[SUPPLIED RECORDS]

File: src/design/riscvPkg.sv
// Shared widths, encodings and pipeline bundles for the three-stage RV32I core
`default_nettype none

package riscvPkg;

   typedef logic [31:0] word_t;
   typedef logic [4:0] regAddr_t;
   typedef logic [3:0] aluOp_t;
   typedef logic [1:0] resultSel_t;
   typedef logic [6:0] opcode_t;

   localparam aluOp_t aluAdd = 4'd0;
   localparam aluOp_t aluSub = 4'd1;
   localparam aluOp_t aluSll = 4'd2;
   localparam aluOp_t aluSlt = 4'd3;
   localparam aluOp_t aluSltu = 4'd4;
   localparam aluOp_t aluXor = 4'd5;
   localparam aluOp_t aluSrl = 4'd6;
   localparam aluOp_t aluSra = 4'd7;
   localparam aluOp_t aluOr = 4'd8;
   localparam aluOp_t aluAnd = 4'd9;
   localparam aluOp_t aluPassB = 4'd10;

   // Writeback value source
   localparam resultSel_t resAlu = 2'd0;
   localparam resultSel_t resLoad = 2'd1;
   localparam resultSel_t resLink = 2'd2;

   localparam opcode_t opcOp = 7'b0110011;
   localparam opcode_t opcOpImm = 7'b0010011;
   localparam opcode_t opcLui = 7'b0110111;
   localparam opcode_t opcAuipc = 7'b0010111;
   localparam opcode_t opcJal = 7'b1101111;
   localparam opcode_t opcJalr = 7'b1100111;
   localparam opcode_t opcBranch = 7'b1100011;
   localparam opcode_t opcLoad = 7'b0000011;
   localparam opcode_t opcStore = 7'b0100011;

   // addi x0,x0,0
   localparam word_t nop = 32'h0000_0013;

   typedef struct packed {
      aluOp_t aluOp;
      logic useImm;
      // AUIPC and JAL put the PC on operand A
      logic usePc;
      // LUI forces operand A to zero
      logic zeroA;
      logic regWrite;
      logic memRead;
      logic memWrite;
      logic isBranch;
      logic [2:0] branchFunct3;
      logic isJal;
      logic isJalr;
      resultSel_t resultSel;
      regAddr_t rd;
      regAddr_t rs1;
      regAddr_t rs2;
      word_t imm;
   } decodeCtrl_t;

   typedef struct packed {
      logic valid;
      logic regWrite;
      regAddr_t rd;
      resultSel_t resultSel;
      word_t aluResult;
      word_t linkPc;
   } wbBus_t;

endpackage

`default_nettype wire
File: src/design/riscv150.sv
// Top level of the RV32I pipeline, memories attach through the icache and dcache ports
`timescale 1ns/100ps
`default_nettype none

module riscv150 #(
   parameter int pcWidth = 14
) (
   input wire clk,
   input wire rst,
   input wire stall,
   output riscvPkg::word_t icacheAddr,
   input wire riscvPkg::word_t instruction,
   output riscvPkg::word_t dcacheAddr,
   output logic dcacheRe,
   output logic [3:0] dcacheWe,
   output riscvPkg::word_t dcacheDin,
   // Must hold its last read while dcacheRe is low
   input wire riscvPkg::word_t dcacheDout
);

   logic redirect;
   logic [pcWidth-1:0] redirectPc;
   logic [pcWidth-1:0] exPc;
   logic exValid;
   riscvPkg::decodeCtrl_t ctrl;
   riscvPkg::word_t rd1;
   riscvPkg::word_t rd2;
   riscvPkg::wbBus_t toWb;
   riscvPkg::wbBus_t wbFwd;
   riscvPkg::word_t wbValue;
   logic wrEn;
   riscvPkg::regAddr_t wrAddr;
   riscvPkg::word_t wrData;

   fetchUnit #(.pcWidth(pcWidth)) u_fetchUnit (
      .clk(clk), .rst(rst), .stall(stall),
      .redirect(redirect), .redirectPc(redirectPc),
      .icacheAddr(icacheAddr), .exPc(exPc), .exValid(exValid)
   );

   instrDecode u_instrDecode (
      .instruction(instruction), .ctrl(ctrl)
   );

   regFile u_regFile (
      .clk(clk), .rst(rst),
      .rs1(ctrl.rs1), .rs2(ctrl.rs2), .rd1(rd1), .rd2(rd2),
      .wrEn(wrEn), .wrAddr(wrAddr), .wrData(wrData)
   );

   aluExecute #(.pcWidth(pcWidth)) u_aluExecute (
      .clk(clk), .rst(rst), .stall(stall),
      .ctrl(ctrl), .rd1(rd1), .rd2(rd2), .exPc(exPc), .exValid(exValid),
      .wbFwd(wbFwd), .wbValue(wbValue),
      .redirect(redirect), .redirectPc(redirectPc),
      .dcacheAddr(dcacheAddr), .dcacheRe(dcacheRe), .dcacheWe(dcacheWe),
      .dcacheDin(dcacheDin), .toWb(toWb)
   );

   resultStage u_resultStage (
      .clk(clk), .rst(rst), .stall(stall),
      .toWb(toWb), .dcacheDout(dcacheDout),
      .wbFwd(wbFwd), .wbValue(wbValue),
      .wrEn(wrEn), .wrAddr(wrAddr), .wrData(wrData)
   );

endmodule

`default_nettype wire

File: src/design/resultStage.sv
// Writeback stage, picks the result for the register file and feeds it back for forwarding
`timescale 1ns/100ps
`default_nettype none

module resultStage (
   input wire clk,
   input wire rst,
   input wire stall,
   input wire riscvPkg::wbBus_t toWb,
   input wire riscvPkg::word_t dcacheDout,
   output riscvPkg::wbBus_t wbFwd,
   output riscvPkg::word_t wbValue,
   output logic wrEn,
   output riscvPkg::regAddr_t wrAddr,
   output riscvPkg::word_t wrData
);

   always_ff @(posedge clk)
   begin
      if (rst)
      begin
         wbFwd <= '0;
      end
      else if (!stall)
      begin
         wbFwd <= toWb;
      end
   end

   // Load data arrives from memory in this cycle
   always_comb
   begin
      case (wbFwd.resultSel)
         riscvPkg::resLoad: wbValue = dcacheDout;
         riscvPkg::resLink: wbValue = wbFwd.linkPc;
         default: wbValue = wbFwd.aluResult;
      endcase
   end

   assign wrEn = wbFwd.valid && wbFwd.regWrite && wbFwd.rd != '0 && !stall;
   assign wrAddr = wbFwd.rd;
   assign wrData = wbValue;

endmodule

`default_nettype wire

File: src/design/aluExecute.sv
// Execute stage with forwarding, ALU, branch and jump resolution and the data memory request
`timescale 1ns/100ps
`default_nettype none

module aluExecute #(
   parameter int pcWidth = 14
) (
   input wire clk,
   input wire rst,
   input wire stall,
   input wire riscvPkg::decodeCtrl_t ctrl,
   input wire riscvPkg::word_t rd1,
   input wire riscvPkg::word_t rd2,
   input wire logic [pcWidth-1:0] exPc,
   input wire exValid,
   input wire riscvPkg::wbBus_t wbFwd,
   input wire riscvPkg::word_t wbValue,
   output logic redirect,
   output logic [pcWidth-1:0] redirectPc,
   output riscvPkg::word_t dcacheAddr,
   output logic dcacheRe,
   output logic [3:0] dcacheWe,
   output riscvPkg::word_t dcacheDin,
   output riscvPkg::wbBus_t toWb
);

   logic wbWrites;
   logic taken;
   logic isJump;
   logic memEnable;
   riscvPkg::word_t srcA;
   riscvPkg::word_t srcB;
   riscvPkg::word_t opA;
   riscvPkg::word_t opB;
   riscvPkg::word_t aluResult;
   riscvPkg::word_t branchTarget;
   riscvPkg::word_t nextPc;

   // Writeback result bypasses the file for the instruction right behind it
   assign wbWrites = wbFwd.valid && wbFwd.regWrite && wbFwd.rd != '0;
   assign srcA = (wbWrites && wbFwd.rd == ctrl.rs1) ? wbValue : rd1;
   assign srcB = (wbWrites && wbFwd.rd == ctrl.rs2) ? wbValue : rd2;

   assign opA = ctrl.zeroA ? '0 : (ctrl.usePc ? riscvPkg::word_t'(exPc) : srcA);
   assign opB = ctrl.useImm ? ctrl.imm : srcB;

   always_comb
   begin
      case (ctrl.aluOp)
         riscvPkg::aluAdd: aluResult = opA + opB;
         riscvPkg::aluSub: aluResult = opA - opB;
         riscvPkg::aluSll: aluResult = opA << opB[4:0];
         riscvPkg::aluSlt: aluResult = {31'b0, $signed(opA) < $signed(opB)};
         riscvPkg::aluSltu: aluResult = {31'b0, opA < opB};
         riscvPkg::aluXor: aluResult = opA ^ opB;
         riscvPkg::aluSrl: aluResult = opA >> opB[4:0];
         riscvPkg::aluSra: aluResult = $signed(opA) >>> opB[4:0];
         riscvPkg::aluOr: aluResult = opA | opB;
         riscvPkg::aluAnd: aluResult = opA & opB;
         riscvPkg::aluPassB: aluResult = opB;
         default: aluResult = '0;
      endcase
   end

   always_comb
   begin
      case (ctrl.branchFunct3)
         3'b000: taken = srcA == srcB;
         3'b001: taken = srcA != srcB;
         3'b100: taken = $signed(srcA) < $signed(srcB);
         3'b101: taken = $signed(srcA) >= $signed(srcB);
         3'b110: taken = srcA < srcB;
         3'b111: taken = srcA >= srcB;
         default: taken = 1'b0;
      endcase
   end

   // Jump targets come out of the ALU, JALR drops bit 0
   assign isJump = ctrl.isJal || ctrl.isJalr;
   assign branchTarget = riscvPkg::word_t'(exPc) + ctrl.imm;
   assign nextPc = isJump ? {aluResult[31:1], aluResult[0] & !ctrl.isJalr} : branchTarget;
   assign redirect = exValid && (isJump || (ctrl.isBranch && taken));
   assign redirectPc = nextPc[pcWidth-1:0];

   assign memEnable = exValid && !stall;
   assign dcacheAddr = aluResult;
   assign dcacheRe = memEnable && ctrl.memRead;
   assign dcacheWe = {4{memEnable && ctrl.memWrite}};
   assign dcacheDin = srcB;

   always_comb
   begin
      toWb.valid = exValid;
      toWb.regWrite = ctrl.regWrite;
      toWb.rd = ctrl.rd;
      toWb.resultSel = ctrl.resultSel;
      toWb.aluResult = aluResult;
      toWb.linkPc = riscvPkg::word_t'(exPc + pcWidth'(4));
   end

   // Decode never asks for a load and a store at once
   assert property (@(posedge clk) disable iff (rst) !(dcacheRe && dcacheWe != 4'b0));

endmodule

`default_nettype wire

File: src/design/instrDecode.sv
// Combinational decoder turning the execute-stage instruction word into the control bundle
`timescale 1ns/100ps
`default_nettype none

module instrDecode (
   input wire riscvPkg::word_t instruction,
   output riscvPkg::decodeCtrl_t ctrl
);

   logic knownOpcode;
   riscvPkg::word_t instr;
   riscvPkg::opcode_t opcode;
   logic [2:0] funct3;
   logic [6:0] funct7;
   riscvPkg::word_t immI;
   riscvPkg::word_t immS;
   riscvPkg::word_t immB;
   riscvPkg::word_t immU;
   riscvPkg::word_t immJ;
   riscvPkg::aluOp_t arithOp;

   always_comb
   begin
      case (instruction[6:0])
         riscvPkg::opcOp, riscvPkg::opcOpImm, riscvPkg::opcLui, riscvPkg::opcAuipc,
         riscvPkg::opcJal, riscvPkg::opcJalr, riscvPkg::opcBranch, riscvPkg::opcLoad,
         riscvPkg::opcStore: knownOpcode = 1'b1;
         default: knownOpcode = 1'b0;
      endcase
   end

   // Anything outside the subset runs as a plain nop
   assign instr = knownOpcode ? instruction : riscvPkg::nop;

   assign opcode = instr[6:0];
   assign funct3 = instr[14:12];
   assign funct7 = instr[31:25];

   assign immI = {{20{instr[31]}}, instr[31:20]};
   assign immS = {{20{instr[31]}}, instr[31:25], instr[11:7]};
   assign immB = {{19{instr[31]}}, instr[31], instr[7], instr[30:25], instr[11:8], 1'b0};
   assign immU = {instr[31:12], 12'b0};
   assign immJ = {{11{instr[31]}}, instr[31], instr[19:12], instr[20], instr[30:21], 1'b0};

   // Bit 30 picks sub and sra; addi has no sub form
   always_comb
   begin
      case (funct3)
         3'b000: arithOp = (opcode == riscvPkg::opcOp && funct7[5]) ?
                           riscvPkg::aluSub : riscvPkg::aluAdd;
         3'b001: arithOp = riscvPkg::aluSll;
         3'b010: arithOp = riscvPkg::aluSlt;
         3'b011: arithOp = riscvPkg::aluSltu;
         3'b100: arithOp = riscvPkg::aluXor;
         3'b101: arithOp = funct7[5] ? riscvPkg::aluSra : riscvPkg::aluSrl;
         3'b110: arithOp = riscvPkg::aluOr;
         default: arithOp = riscvPkg::aluAnd;
      endcase
   end

   always_comb
   begin
      ctrl = '0;
      ctrl.aluOp = riscvPkg::aluAdd;
      ctrl.resultSel = riscvPkg::resAlu;
      ctrl.rd = instr[11:7];
      ctrl.rs1 = instr[19:15];
      ctrl.rs2 = instr[24:20];
      ctrl.branchFunct3 = funct3;
      case (opcode)
         riscvPkg::opcOp:
         begin
            ctrl.aluOp = arithOp;
            ctrl.regWrite = 1'b1;
         end
         riscvPkg::opcOpImm:
         begin
            ctrl.aluOp = arithOp;
            ctrl.useImm = 1'b1;
            ctrl.regWrite = 1'b1;
            ctrl.imm = immI;
         end
         riscvPkg::opcLui:
         begin
            ctrl.aluOp = riscvPkg::aluPassB;
            ctrl.zeroA = 1'b1;
            ctrl.useImm = 1'b1;
            ctrl.regWrite = 1'b1;
            ctrl.imm = immU;
         end
         riscvPkg::opcAuipc:
         begin
            ctrl.usePc = 1'b1;
            ctrl.useImm = 1'b1;
            ctrl.regWrite = 1'b1;
            ctrl.imm = immU;
         end
         riscvPkg::opcJal:
         begin
            ctrl.isJal = 1'b1;
            ctrl.usePc = 1'b1;
            ctrl.useImm = 1'b1;
            ctrl.regWrite = 1'b1;
            ctrl.resultSel = riscvPkg::resLink;
            ctrl.imm = immJ;
         end
         riscvPkg::opcJalr:
         begin
            ctrl.isJalr = 1'b1;
            ctrl.useImm = 1'b1;
            ctrl.regWrite = 1'b1;
            ctrl.resultSel = riscvPkg::resLink;
            ctrl.imm = immI;
         end
         riscvPkg::opcBranch:
         begin
            ctrl.isBranch = 1'b1;
            ctrl.imm = immB;
         end
         riscvPkg::opcLoad:
         begin
            ctrl.memRead = 1'b1;
            ctrl.useImm = 1'b1;
            ctrl.regWrite = 1'b1;
            ctrl.resultSel = riscvPkg::resLoad;
            ctrl.imm = immI;
         end
         riscvPkg::opcStore:
         begin
            ctrl.memWrite = 1'b1;
            ctrl.useImm = 1'b1;
            ctrl.imm = immS;
         end
         default: ctrl.regWrite = 1'b0;
      endcase
   end

endmodule

`default_nettype wire

File: src/design/fetchUnit.sv
// Fetch stage, keeps the PC and hands the fetched address to execute with its valid bit
`timescale 1ns/100ps
`default_nettype none

module fetchUnit #(
   parameter int pcWidth = 14
) (
   input wire clk,
   input wire rst,
   input wire stall,
   input wire redirect,
   input wire logic [pcWidth-1:0] redirectPc,
   output riscvPkg::word_t icacheAddr,
   output logic [pcWidth-1:0] exPc,
   output logic exValid
);

   logic [pcWidth-1:0] pc;

   // Instruction memory reads every cycle, so a stall re-reads the word now in execute
   assign icacheAddr = riscvPkg::word_t'(stall ? exPc : pc);

   always_ff @(posedge clk)
   begin
      if (rst)
      begin
         pc <= '0;
         exPc <= '0;
         exValid <= 1'b0;
      end
      else if (!stall)
      begin
         exPc <= pc;
         // Word fetched in the redirect cycle is off the taken path
         exValid <= !redirect;
         pc <= redirect ? redirectPc : pc + pcWidth'(4);
      end
   end

   // Redirect targets from execute must stay word aligned
   assert property (@(posedge clk) disable iff (rst) icacheAddr[1:0] == 2'b00);

endmodule

`default_nettype wire

File: src/design/regFile.sv
// Integer register file with two combinational read ports and one write port, x0 tied to zero
`timescale 1ns/100ps
`default_nettype none

module regFile (
   input wire clk,
   input wire rst,
   input wire riscvPkg::regAddr_t rs1,
   input wire riscvPkg::regAddr_t rs2,
   output riscvPkg::word_t rd1,
   output riscvPkg::word_t rd2,
   input wire wrEn,
   input wire riscvPkg::regAddr_t wrAddr,
   input wire riscvPkg::word_t wrData
);

   // x0 keeps a slot that only reset writes
   riscvPkg::word_t regs [0:31];

   always_ff @(posedge clk)
   begin
      if (rst)
      begin
         regs[0] <= '0;
      end
      else if (wrEn && wrAddr != '0)
      begin
         regs[wrAddr] <= wrData;
      end
   end

   assign rd1 = regs[rs1];
   assign rd2 = regs[rs2];

   // Writes aimed at x0 never reach its slot
   assert property (@(posedge clk) disable iff (rst) rs1 == '0 |-> rd1 == '0);

endmodule

`default_nettype wire

File: config.mk
export PLATFORM = sky130hd
export DESIGN_NAME = riscv150
export DESIGN_NICKNAME = d
export VERILOG_FILES = /design/src/design/riscvPkg.sv /design/src/design/riscv150.sv /design/src/design/resultStage.sv /design/src/design/aluExecute.sv /design/src/design/instrDecode.sv /design/src/design/fetchUnit.sv /design/src/design/regFile.sv
export SDC_FILE = /design/constraint.sdc
export NUM_CORES = 2
export LEC_CHECK = 0
export BUFFER_PORTS_ARGS = -buffer_cell sky130_fd_sc_hd__buf_2
export CORE_ASPECT_RATIO = 1.25
export CORE_MARGIN = 5
export CORE_UTILIZATION = 65
export DETAILED_ROUTE_END_ITERATION = 12
export PLACE_DENSITY = 0.82
export SYNTH_ARGS = -nofsm -noshare
export SYNTH_HDL_FRONTEND = slang
export SYNTH_HIERARCHICAL = 1
export SYNTH_SLANG_ARGS = --single-unit
File: constraint.sdc
create_clock -name clk -period 22.9 [get_ports clk]
set_input_delay 2.29 -clock clk [delete_from_list [all_inputs] [get_ports clk]]
set_output_delay 2.29 -clock clk [all_outputs]
set_load 0.03 [all_outputs]
# == Word level (Yosys, flattened, before mapping) ==
# Memories as Yosys holds them, arrays and structs flattened.
# Index checks and enable logic that the tools add are counted.
# classes
n_addsub,5
n_mul,0
n_div,0
order_cmp,6
n_eq_ne,41
shifts,3
muxes,36
n_bitwise,4
reduce_logical,29
# op_table
operator,count
$pmux 32 s11,1
$mux 32,7
$pmux 32 s5,1
$lt 32x32->1,4
$ge 32x32->1,2
$pmux 32 s2,1
$eq 7x6->1 const B,6
$eq 7x7->1 const B,6
$mux 14,3
$add 32x32->32,1
$and 32x32->32,1
$eq 32x32->1,1
$ne 32x32->1,1
$or 32x32->32,1
$reduce_or 32->1,1
$shl 32x5->32,1
$shr 32x5->32,1
$sshr 32x5->32,1
$sub 32x32->32,1
$xor 32x32->32,1
$eq 7x5->1 const B,4
$pmux 4 s7,1
$mux 1,18
$eq 4x3->1 const B,4
28 further kinds,55
# word_totals
register_bits,102
latch_bits,0
ramBits,1024
rom_bits,0
elab_cells,134
mem_count,1
# memory_table
memory,words,width,read_ports,rd_clocked_by_memory_dff,wr,line,source
u_regFile.regs,32,32,2,0,1,regFile.sv:18,riscvPkg::word_t regs [0:31];

# == Depth between registers and ports, before layout ==
# depth
ltp_word,14
mapped_depth,37
depth_no_buf,28

# == Modules after synthesis ==
# Netlist, hierarchy kept.
# by_module_without_submodules
mod,instances,cells_each,area_each_um2,seq_area_each_um2
regFile,1,3431,48998.2,30749.5
aluExecute,1,1988,13456.7,0.0
resultStage,1,389,3543.4,1461.4
fetchUnit,1,173,1500.2,580.6
instrDecode,1,129,853.3,0.0

# == Worst setup path after synthesis ==
# No wires, ideal clock.
# synth_path
path_kind,input port to output port
start,input port instruction[3]
end,output port dcacheAddr[26]
arrival_ps,8919
path_slack_ps,11691
stages,33
n_path_buf,11
cell_sequence,buf_6 nand3b_4 a22o_4 a21oi_4 buf_4 and2_1 buf_4 buf_6 buf_6 buf_4 mux2i_1 nand2_1 a31oi_1 nand3_1 o211a_1 a221o_1 buf_6 buf_6 buf_2 buf_2 buf_2 ha_1 fa_1 a21o_1 a21oi_1 o21ai_0 a31o_2 o21a_1 a311oi_1 o211a_1 o22a_1 a21oi_1 or4_1
# synth_lines
item,line,source
"start, declared",riscv150.sv:12,"input wire riscvPkg::word_t instruction,"
"end, declared",riscv150.sv:13,"output riscvPkg::word_t dcacheAddr,"

==> impl_metrics.tcl <==
set metrics [dict create \
    final_common_cell "mux2i_1" \
    layout-drive-gt1-share 0.1074 \
    setup_violations 0 \
    final_util 0.6919 \
    firstDrtPassIters 7 \
    antenna_found_initial 22 \
    wl_per_cell_um 35.49 \
    vias 56130 \
    grtUsageTotal 0.4524 \
    grt_max_degree 151 \
    wirelength_mm 263.9 \
    worstPathRequired_ns 20.61 \
    postCtsSetupBuffers 0 \
    place_ws_ns 8.790 \
    ys.warnings.count 6 \
    die_x_um 300.0 \
    drt_iter0_markers 8713 \
    cap_violations 0 \
    yosysUniqueCellTypes 113 \
    leakage_nw 22.66 \
    async_flop_share 0 \
    die-area_um2 111800 \
    finalPower_mw 4.757 \
    worst_pin_slew_ns 1.281 \
    route.detailed.drc 0 \
    postSynthCellCount 6110 \
    cts_max_path_buffers 3 \
    start_kind "input pin" \
    holdWs_ns 0.4811 \
    fin_ws_ns 8.254 \
    dpl.cell_count 7227 \
    cts_sinks 1126 \
    grt_pass1_wl_mm 369.3 \
    cts_tree "yes" \
    relSlewSlack 0.1431 \
    postCtsResizedCells 0 \
    period_needed_ns 14.65 \
    clock_skew_ns 0.04661 \
    cp_max_fo 49 \
    critPathCaptureType "primary output" \
    crit_type "input pin to primary output" \
    hpwlAfterDp_mm 165.6 \
    numPortBuffers 149 \
    ys_seq_elements 1126 \
    grt-ovfl-total 0 \
    mostFrequentLayoutCells "1,208 x mux2i_1, 1,024 x edfxtp_1, 413 x nand2_1" \
    netlist_area_um2 68350 \
    ant_nets 0 \
    outcome "finished clean" \
    fill_cells 7293 \
    clock_latency_ns 0.73 \
    instances_no_fill 7437 \
    post_dp_cell_area_um2 69080 \
    area_delta_synth_final_pct 6.129 \
    nets 6200 \
    routed_via_density 7.548 \
    start_util 0.6520 \
    seq_area_frac_synth 0.4797 \
    fin_area_um2 72540 \
    ir_worst_vdd_mv 0.06287 \
    rows 133 \
    seqCellArea_um2 32790 \
    powerDensity_nw_per_um2 65.58 \
    core_um2 104800 \
    slew_viol_final 0 \
    gp_congestion 1.080 \
    max_freq_mhz 68.28 \
    die-height_um 372.6 \
    grt_pass1_vias 53940 \
    hold_buffers 0 \
    critPathArrivalTime_ns 12.36 \
    finalSetupTns_ns 0 \
    hold_path.class "register to register" \
    multi_input_area_um2 32100 \
    finalHoldViolCount 0 \
    clkTransAtPathRegs_ns 0.06 \
    htree_levels 3 \
    syn_avg_cell_area_um2 11.19 \
    rsz0062_at_grt "false" \
    synth_flop_cell "edfxtp_1" \
    finalCritPeriodShare 0.6396 \
    pin_count 168 \
    synth_edf_count 1024 \
    cts_inserted_buffers 106 \
    cts_root_buf "clkbuf_16" \
]
[cells in the mapped netlist (14+ instances only)]
library cell / instances / share of area
mux2i_1: 1208 / 0.18
edfxtp_1: 1024 / 0.45
nand2_1: 415 / 0.023
a21oi_1: 357 / 0.026
nor2_1: 323 / 0.018
nand3_1: 259 / 0.019
a22oi_1: 242 / 0.027
clkbuf_1: 191 / 0.010
buf_4: 179 / 0.020
inv_1: 153 / 0.0084
ha_1: 145 / 0.027
a22o_1: 142 / 0.018
o21ai_0: 130 / 0.0095
nor3_1: 122 / 0.0089
buf_2: 102 / 0.0075
dfxtp_1: 102 / 0.030
a31oi_1: 94 / 0.0086
mux2_2: 87 / 0.014
and2_1: 68 / 0.0062
a21o_1: 48 / 0.0053
buf_6: 47 / 0.0077
nor2b_1: 40 / 0.0037
o21ai_1: 38 / 0.0028
o211ai_1: 35 / 0.0038
buf_1: 34 / 0.0019
a211oi_1: 30 / 0.0033
xnor2_1: 29 / 0.0037
a221oi_1: 28 / 0.0036
o31ai_1: 26 / 0.0029
nand2b_1: 25 / 0.0023
o22ai_1: 23 / 0.0021
o221ai_1: 20 / 0.0026
o311ai_0: 19 / 0.0024
nand4_1: 18 / 0.0016
and3_1: 15 / 0.0014
o21a_1: 14 / 0.0015
[cell families (layout without fill, tap and decap cells)]
kind of cell,Yosys count,in the layout,synth area share
and+or+nand+nor,1355,1355,0.09164
DFF,1126,1126,0.4797
other,2,50,0.0001099
adders and majority gates,148,148,0.02742
buffers and inverters,720,649,0.05803
AOI/OAI and AO/OA,1412,1412,0.1423
muxes,1310,1310,0.1961
xor gates and xnor gates,37,37,0.004741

[/SUPPLIED RECORDS]

*BRIEF*.
Using the entries above, state how many lines include the word "resLoad", with no other words.

*SOLUTION TO THIS TASK*.
3